The same old awning hung over the doorway, its once gaudy colours worn conservative by time and weather. He moved forward, a smile playing on his lips.
Then a sense of overpowering depression struck him as he stood looking down the steep, narrow staircase. He caught hold of the railing with his fingers and, after hesitating, let himself down slowly. He hadn’t remembered the stairway being
Near the bottom of the stairs, a whirring sound reached his ears. Someone was waxing the small dance floor with rotary brushes. He moved down the last step and saw the small black man following the gently bucking machine around the floor. He saw and heard the metal nose of the polisher bump into one of the columns that marked the boundaries of the dance floor.
Another frown crossed his face. The place was so small, so dingy. Surely memory hadn’t erred that badly. No, he hastily explained to himself. No, it was because the place was empty and there were no lights. It was because the jukebox wasn’t frothing with coloured bubbles and there were no couples dancing.
Unconsciously, he slid his hands into his trouser pockets, a pose he hadn’t assumed more than once or twice since he’d left college eighteen years before. He moved closer to the dance floor, nodding once to the low, battered bandstand as one would to an old acquaintance.
He stood by the dance floor edge and thought of Mary.
How many times had they circled that tiny area, moving to the rhythms that pulsed from the glowing jukebox? Dancing slowly, their bodies intimately close, her warm hand idly stroking the back of his neck. How many times? Something tightened in his stomach. He could almost see her face again. He turned away quickly from the dance floor and looked at the dark wooden booths.

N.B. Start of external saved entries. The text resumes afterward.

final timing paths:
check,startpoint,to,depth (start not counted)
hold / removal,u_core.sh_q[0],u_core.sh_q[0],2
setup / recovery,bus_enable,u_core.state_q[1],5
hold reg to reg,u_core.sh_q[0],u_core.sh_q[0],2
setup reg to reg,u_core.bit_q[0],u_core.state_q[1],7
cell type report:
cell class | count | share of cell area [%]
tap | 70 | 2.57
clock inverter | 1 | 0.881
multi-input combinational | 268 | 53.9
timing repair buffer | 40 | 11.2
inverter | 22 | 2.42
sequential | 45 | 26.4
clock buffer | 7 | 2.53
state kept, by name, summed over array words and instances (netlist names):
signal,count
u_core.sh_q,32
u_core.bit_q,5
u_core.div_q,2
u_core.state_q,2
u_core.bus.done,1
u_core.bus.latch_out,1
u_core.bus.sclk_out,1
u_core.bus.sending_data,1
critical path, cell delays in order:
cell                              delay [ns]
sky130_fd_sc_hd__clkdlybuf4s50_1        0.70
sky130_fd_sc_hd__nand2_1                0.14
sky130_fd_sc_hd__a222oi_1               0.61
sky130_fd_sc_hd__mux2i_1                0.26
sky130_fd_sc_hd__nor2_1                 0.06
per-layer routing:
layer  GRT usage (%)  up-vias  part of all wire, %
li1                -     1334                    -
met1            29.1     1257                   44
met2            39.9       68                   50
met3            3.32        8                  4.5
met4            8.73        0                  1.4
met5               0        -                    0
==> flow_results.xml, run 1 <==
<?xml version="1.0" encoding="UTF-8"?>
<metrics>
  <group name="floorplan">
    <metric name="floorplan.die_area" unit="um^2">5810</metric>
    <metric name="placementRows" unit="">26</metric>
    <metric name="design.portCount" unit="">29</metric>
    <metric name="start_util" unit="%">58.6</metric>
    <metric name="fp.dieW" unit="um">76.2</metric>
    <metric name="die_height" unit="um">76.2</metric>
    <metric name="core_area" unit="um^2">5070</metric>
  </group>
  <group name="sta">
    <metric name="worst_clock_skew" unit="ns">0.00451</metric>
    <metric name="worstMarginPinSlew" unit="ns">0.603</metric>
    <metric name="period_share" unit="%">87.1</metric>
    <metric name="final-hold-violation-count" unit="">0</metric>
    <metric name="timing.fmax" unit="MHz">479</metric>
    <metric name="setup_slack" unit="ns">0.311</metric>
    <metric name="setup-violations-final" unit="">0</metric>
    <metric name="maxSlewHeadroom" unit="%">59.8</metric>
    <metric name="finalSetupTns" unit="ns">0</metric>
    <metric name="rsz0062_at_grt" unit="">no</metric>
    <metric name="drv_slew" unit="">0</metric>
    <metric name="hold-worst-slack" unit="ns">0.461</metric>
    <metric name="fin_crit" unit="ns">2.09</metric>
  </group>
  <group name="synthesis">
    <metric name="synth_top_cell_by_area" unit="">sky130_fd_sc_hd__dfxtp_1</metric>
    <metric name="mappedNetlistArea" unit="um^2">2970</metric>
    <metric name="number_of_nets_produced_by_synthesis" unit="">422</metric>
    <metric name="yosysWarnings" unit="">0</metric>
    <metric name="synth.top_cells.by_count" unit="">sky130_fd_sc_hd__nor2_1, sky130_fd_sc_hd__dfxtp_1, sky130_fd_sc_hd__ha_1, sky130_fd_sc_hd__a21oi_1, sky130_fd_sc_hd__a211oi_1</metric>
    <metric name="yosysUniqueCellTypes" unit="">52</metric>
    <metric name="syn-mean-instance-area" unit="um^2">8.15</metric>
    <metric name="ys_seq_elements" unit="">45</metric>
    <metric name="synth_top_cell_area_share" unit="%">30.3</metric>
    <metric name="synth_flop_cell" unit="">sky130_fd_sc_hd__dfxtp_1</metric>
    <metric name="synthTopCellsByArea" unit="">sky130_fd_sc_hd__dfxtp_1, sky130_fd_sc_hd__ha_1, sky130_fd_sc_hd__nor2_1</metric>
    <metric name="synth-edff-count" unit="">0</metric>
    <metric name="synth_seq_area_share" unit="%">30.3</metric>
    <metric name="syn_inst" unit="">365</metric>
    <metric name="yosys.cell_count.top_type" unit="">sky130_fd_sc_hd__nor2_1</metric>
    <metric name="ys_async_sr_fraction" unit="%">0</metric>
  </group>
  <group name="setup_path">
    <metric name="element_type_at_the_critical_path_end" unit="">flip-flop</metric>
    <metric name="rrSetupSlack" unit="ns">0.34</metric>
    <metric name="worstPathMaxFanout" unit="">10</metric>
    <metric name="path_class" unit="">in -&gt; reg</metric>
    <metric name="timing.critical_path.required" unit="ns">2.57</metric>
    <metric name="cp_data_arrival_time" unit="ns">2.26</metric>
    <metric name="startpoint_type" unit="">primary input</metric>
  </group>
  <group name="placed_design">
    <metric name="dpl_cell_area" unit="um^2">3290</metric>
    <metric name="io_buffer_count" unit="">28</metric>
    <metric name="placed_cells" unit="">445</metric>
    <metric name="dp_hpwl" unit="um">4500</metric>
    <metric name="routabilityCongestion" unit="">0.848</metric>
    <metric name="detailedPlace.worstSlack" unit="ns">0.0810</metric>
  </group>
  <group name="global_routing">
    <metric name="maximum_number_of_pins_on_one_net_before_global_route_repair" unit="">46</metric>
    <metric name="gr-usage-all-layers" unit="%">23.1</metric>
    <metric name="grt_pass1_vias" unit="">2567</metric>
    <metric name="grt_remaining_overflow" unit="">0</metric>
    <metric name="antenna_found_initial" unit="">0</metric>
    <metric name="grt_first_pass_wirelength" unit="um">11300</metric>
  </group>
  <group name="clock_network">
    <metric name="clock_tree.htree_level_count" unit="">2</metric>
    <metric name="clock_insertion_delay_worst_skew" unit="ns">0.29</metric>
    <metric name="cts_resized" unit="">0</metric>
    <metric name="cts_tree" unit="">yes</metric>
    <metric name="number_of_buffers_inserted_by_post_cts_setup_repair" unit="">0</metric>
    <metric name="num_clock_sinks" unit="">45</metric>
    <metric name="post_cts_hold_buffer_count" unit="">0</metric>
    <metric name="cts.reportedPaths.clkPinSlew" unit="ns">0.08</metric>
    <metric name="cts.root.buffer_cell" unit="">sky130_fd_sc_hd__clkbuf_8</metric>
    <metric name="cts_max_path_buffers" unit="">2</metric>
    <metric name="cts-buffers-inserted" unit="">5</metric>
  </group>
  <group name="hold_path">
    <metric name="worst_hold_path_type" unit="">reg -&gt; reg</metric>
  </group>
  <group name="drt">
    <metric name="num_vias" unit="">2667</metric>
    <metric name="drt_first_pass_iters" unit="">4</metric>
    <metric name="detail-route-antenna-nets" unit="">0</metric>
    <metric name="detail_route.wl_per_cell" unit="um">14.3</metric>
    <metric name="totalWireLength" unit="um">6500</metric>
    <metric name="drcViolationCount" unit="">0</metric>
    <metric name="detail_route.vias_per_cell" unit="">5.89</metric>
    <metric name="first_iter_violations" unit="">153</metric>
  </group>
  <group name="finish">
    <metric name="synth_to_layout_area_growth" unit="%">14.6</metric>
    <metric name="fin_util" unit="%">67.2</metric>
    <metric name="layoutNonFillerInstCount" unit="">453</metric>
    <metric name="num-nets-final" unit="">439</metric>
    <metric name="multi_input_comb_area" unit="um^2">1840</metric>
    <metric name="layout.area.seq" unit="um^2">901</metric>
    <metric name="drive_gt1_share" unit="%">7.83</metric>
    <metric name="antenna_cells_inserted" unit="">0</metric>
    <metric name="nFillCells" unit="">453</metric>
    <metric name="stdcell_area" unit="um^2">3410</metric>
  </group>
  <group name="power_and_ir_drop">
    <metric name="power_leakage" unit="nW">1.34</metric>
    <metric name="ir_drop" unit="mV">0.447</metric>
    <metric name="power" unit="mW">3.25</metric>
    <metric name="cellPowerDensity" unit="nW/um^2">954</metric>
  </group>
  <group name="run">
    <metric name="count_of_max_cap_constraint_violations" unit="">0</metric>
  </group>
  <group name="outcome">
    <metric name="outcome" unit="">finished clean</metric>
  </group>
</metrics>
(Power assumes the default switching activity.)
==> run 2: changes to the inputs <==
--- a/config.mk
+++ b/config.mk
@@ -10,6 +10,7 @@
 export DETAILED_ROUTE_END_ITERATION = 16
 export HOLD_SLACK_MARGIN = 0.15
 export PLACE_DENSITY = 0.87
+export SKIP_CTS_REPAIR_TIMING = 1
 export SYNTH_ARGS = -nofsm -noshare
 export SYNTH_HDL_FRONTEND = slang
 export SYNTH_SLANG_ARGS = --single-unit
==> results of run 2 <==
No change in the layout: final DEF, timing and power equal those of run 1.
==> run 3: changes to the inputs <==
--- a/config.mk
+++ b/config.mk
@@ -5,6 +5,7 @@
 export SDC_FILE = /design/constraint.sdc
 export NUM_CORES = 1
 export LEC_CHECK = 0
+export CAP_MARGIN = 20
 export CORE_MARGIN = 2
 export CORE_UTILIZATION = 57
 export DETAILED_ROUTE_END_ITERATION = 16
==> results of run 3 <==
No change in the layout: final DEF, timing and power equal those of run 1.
===== src/rtl/ram_sync_arbiter_pkg.sv =====
// Shared types and default sizing for the two-requester ram_sync arbiter.
package ram_sync_arbiter_pkg;

    localparam int DEF_ADDR_W    = 5;
    localparam int DEF_DATA_W    = 32;
    localparam int DEF_MAX_BURST = 4;
    localparam int BURST_W       = 4;

    typedef enum logic [1:0] {
        IDLE  = 2'd0,
        OWN_A = 2'd1,
        OWN_B = 2'd2
    } state_e;

    typedef enum logic {
        OWNER_A = 1'b0,
        OWNER_B = 1'b1
    } owner_e;

endpackage
==> config.mk <==
export PLATFORM = sky130hd
export DESIGN_NAME = posit_add_raw_pipe
export DESIGN_NICKNAME = d
export VERILOG_FILES = /design/src/rtl/posit_raw_pkg.sv /design/src/rtl/posit_lzc.sv /design/src/rtl/posit_add_raw_pipe.sv
export SDC_FILE = /design/constraint.sdc
export NUM_CORES = 1
export LEC_CHECK = 0
export ABC_AREA = 1
export BUFFER_PORTS_ARGS = -buffer_cell sky130_fd_sc_hd__buf_4
export CAP_MARGIN = 20
export CORE_ASPECT_RATIO = 1.2
export CORE_MARGIN = 2
export CORE_UTILIZATION = 60
export CTS_BUF_LIST = sky130_fd_sc_hd__clkbuf_8
export CTS_CLUSTER_DIAMETER = 80
export DETAILED_ROUTE_END_ITERATION = 8
export GPL_TIMING_DRIVEN = 0
export PLACE_DENSITY = 0.79
export SYNTH_ARGS = -nofsm -noshare
export SYNTH_HDL_FRONTEND = slang
export SYNTH_SLANG_ARGS = --single-unit
==> constraint.sdc <==
create_clock -name clk -period 5.55 [get_ports clk]
set_input_delay 1.665 -clock clk [delete_from_list [all_inputs] [get_ports clk]]
set_output_delay 1.665 -clock clk [all_outputs]
set_load 0.005 [all_outputs]
==> src/rtl/posit_raw_pkg.sv <==
// posit_raw_pkg: raw posit field layout, widths and packed views shared by the adder pipeline.
package posit_raw_pkg;

  localparam int NBITS   = 32;
  localparam int ES      = 3;
  localparam int FRAC_W  = 26;
  localparam int SCALE_W = $clog2((NBITS - 2) * (1 << ES) + (1 << ES)) + 1;

  typedef struct packed {
    logic                      sgn;
    logic signed [SCALE_W-1:0] scale;
    logic [FRAC_W-1:0]         frac;
    logic                      inf;
    logic                      zero;
  } raw_t;

  typedef struct packed {
    logic                    sgn;
    logic signed [SCALE_W:0] scale;
    logic [FRAC_W+1:0]       frac;
    logic                    inf;
    logic                    zero;
  } raw_sum_t;

  localparam int ZERO_B = 0;
  localparam int INF_B  = 1;
  localparam int FRAC_B = 2;

  function automatic int raw_w(input int sw, input int fw);
    return sw + fw + 3;
  endfunction

  function automatic int sum_w(input int sw, input int fw);
    return sw + fw + 6;
  endfunction

  function automatic int scale_b(input int fw);
    return fw + 2;
  endfunction

  function automatic int sgn_b(input int sw, input int fw);
    return sw + fw + 2;
  endfunction

endpackage

==> src/rtl/posit_lzc.sv <==
// posit_lzc: leading-one position of an N-bit word plus an all-zero flag.
module posit_lzc #(
  parameter  int N = 30,
  localparam int L = (N > 1) ? $clog2(N) : 1
) (
  input  logic [N-1:0] x,
  output logic [L-1:0] pos,
  output logic         zero
);

  always_comb begin
    pos = '0;
    for (int i = 0; i < N; i++) pos = x[i] ? L'(i) : pos;
  end

  assign zero = ~|x;

endmodule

A forced smile raised his lips. Were they still there? He moved around the edge of a column and started for the back.
“You lookin’ for somebody?” the old black man asked.
“No, no,” he said. “I just want to look at something.”
He moved down the rows of booths, trying to ignore the feeling of awkwardness. Which one is it? he asked himself. He couldn’t remember; they all looked the same. He stopped, hands on hips, and looked at all the booths, shaking his head slowly. On the dance floor, the black man finished his polishing, pulled the plug out and drew the lumbering machine away. The place grew deathly still.
He found them in the third booth he looked at. Worn thin, the letters almost as dark as the surrounding wood but, most assuredly, there. He slid into the booth and looked at them.
He thought about all the nights he and Spence and Dave and Norm had sat in this booth dissecting the universe with the deft, assured scalpels of college seniors.
“We thought we had it all,” he murmured. “Every darn bit of it.”
Slowly, he took off his hat and set it down on the table. What he wished for now was a glass of the old beer: that thick, malty brew that filled your veins and pumped your heart, as Spence used to say.
He nodded his head in appreciation, toasting a quiet toast.
“To you,” he whispered. “The unbeatable past.”
As he said it, he looked up from the table and saw a young man standing far across the room at the shadowy foot of the stairway. Johnson looked at the young man, unable to see him sharply without his glasses on.
After a moment, the young man turned and went back up the stairs. Johnson smiled to himself. Come back at six, he thought. The place doesn’t open till six.
That made him think again of all the nights he’d spent down here in the musty dimness, drinking beer, talking, dancing, spending his youth with the casual improvidence of a millionaire.